_What is needed_. Every line with the string "placement" in it belongs in your answer, so copy them all from the data.

[Input data Boundary: Start]

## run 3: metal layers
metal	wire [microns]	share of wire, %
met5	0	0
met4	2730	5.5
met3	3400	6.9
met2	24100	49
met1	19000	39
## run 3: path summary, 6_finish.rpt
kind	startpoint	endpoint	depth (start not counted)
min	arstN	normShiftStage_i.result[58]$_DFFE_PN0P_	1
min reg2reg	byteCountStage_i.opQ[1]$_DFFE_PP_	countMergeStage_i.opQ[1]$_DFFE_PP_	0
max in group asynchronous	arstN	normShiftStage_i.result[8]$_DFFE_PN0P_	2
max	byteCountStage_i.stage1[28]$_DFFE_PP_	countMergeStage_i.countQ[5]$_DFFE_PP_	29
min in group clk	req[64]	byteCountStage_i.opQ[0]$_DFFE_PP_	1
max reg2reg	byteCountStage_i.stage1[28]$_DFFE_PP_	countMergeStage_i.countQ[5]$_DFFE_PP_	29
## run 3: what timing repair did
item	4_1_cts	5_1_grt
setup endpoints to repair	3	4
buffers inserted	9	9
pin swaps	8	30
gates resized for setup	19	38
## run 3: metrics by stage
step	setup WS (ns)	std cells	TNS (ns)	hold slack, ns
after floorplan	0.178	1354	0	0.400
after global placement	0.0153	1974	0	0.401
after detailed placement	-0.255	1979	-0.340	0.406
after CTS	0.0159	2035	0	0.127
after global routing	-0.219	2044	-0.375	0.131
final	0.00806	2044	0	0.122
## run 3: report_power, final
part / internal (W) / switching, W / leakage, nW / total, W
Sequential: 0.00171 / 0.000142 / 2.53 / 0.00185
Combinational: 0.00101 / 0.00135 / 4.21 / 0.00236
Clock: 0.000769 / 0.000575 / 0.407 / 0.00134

[Input data Boundary: End]

_Reply to the task_.
after global placement	0.0153	1974	0	0.401
after detailed placement	-0.255	1979	-0.340	0.406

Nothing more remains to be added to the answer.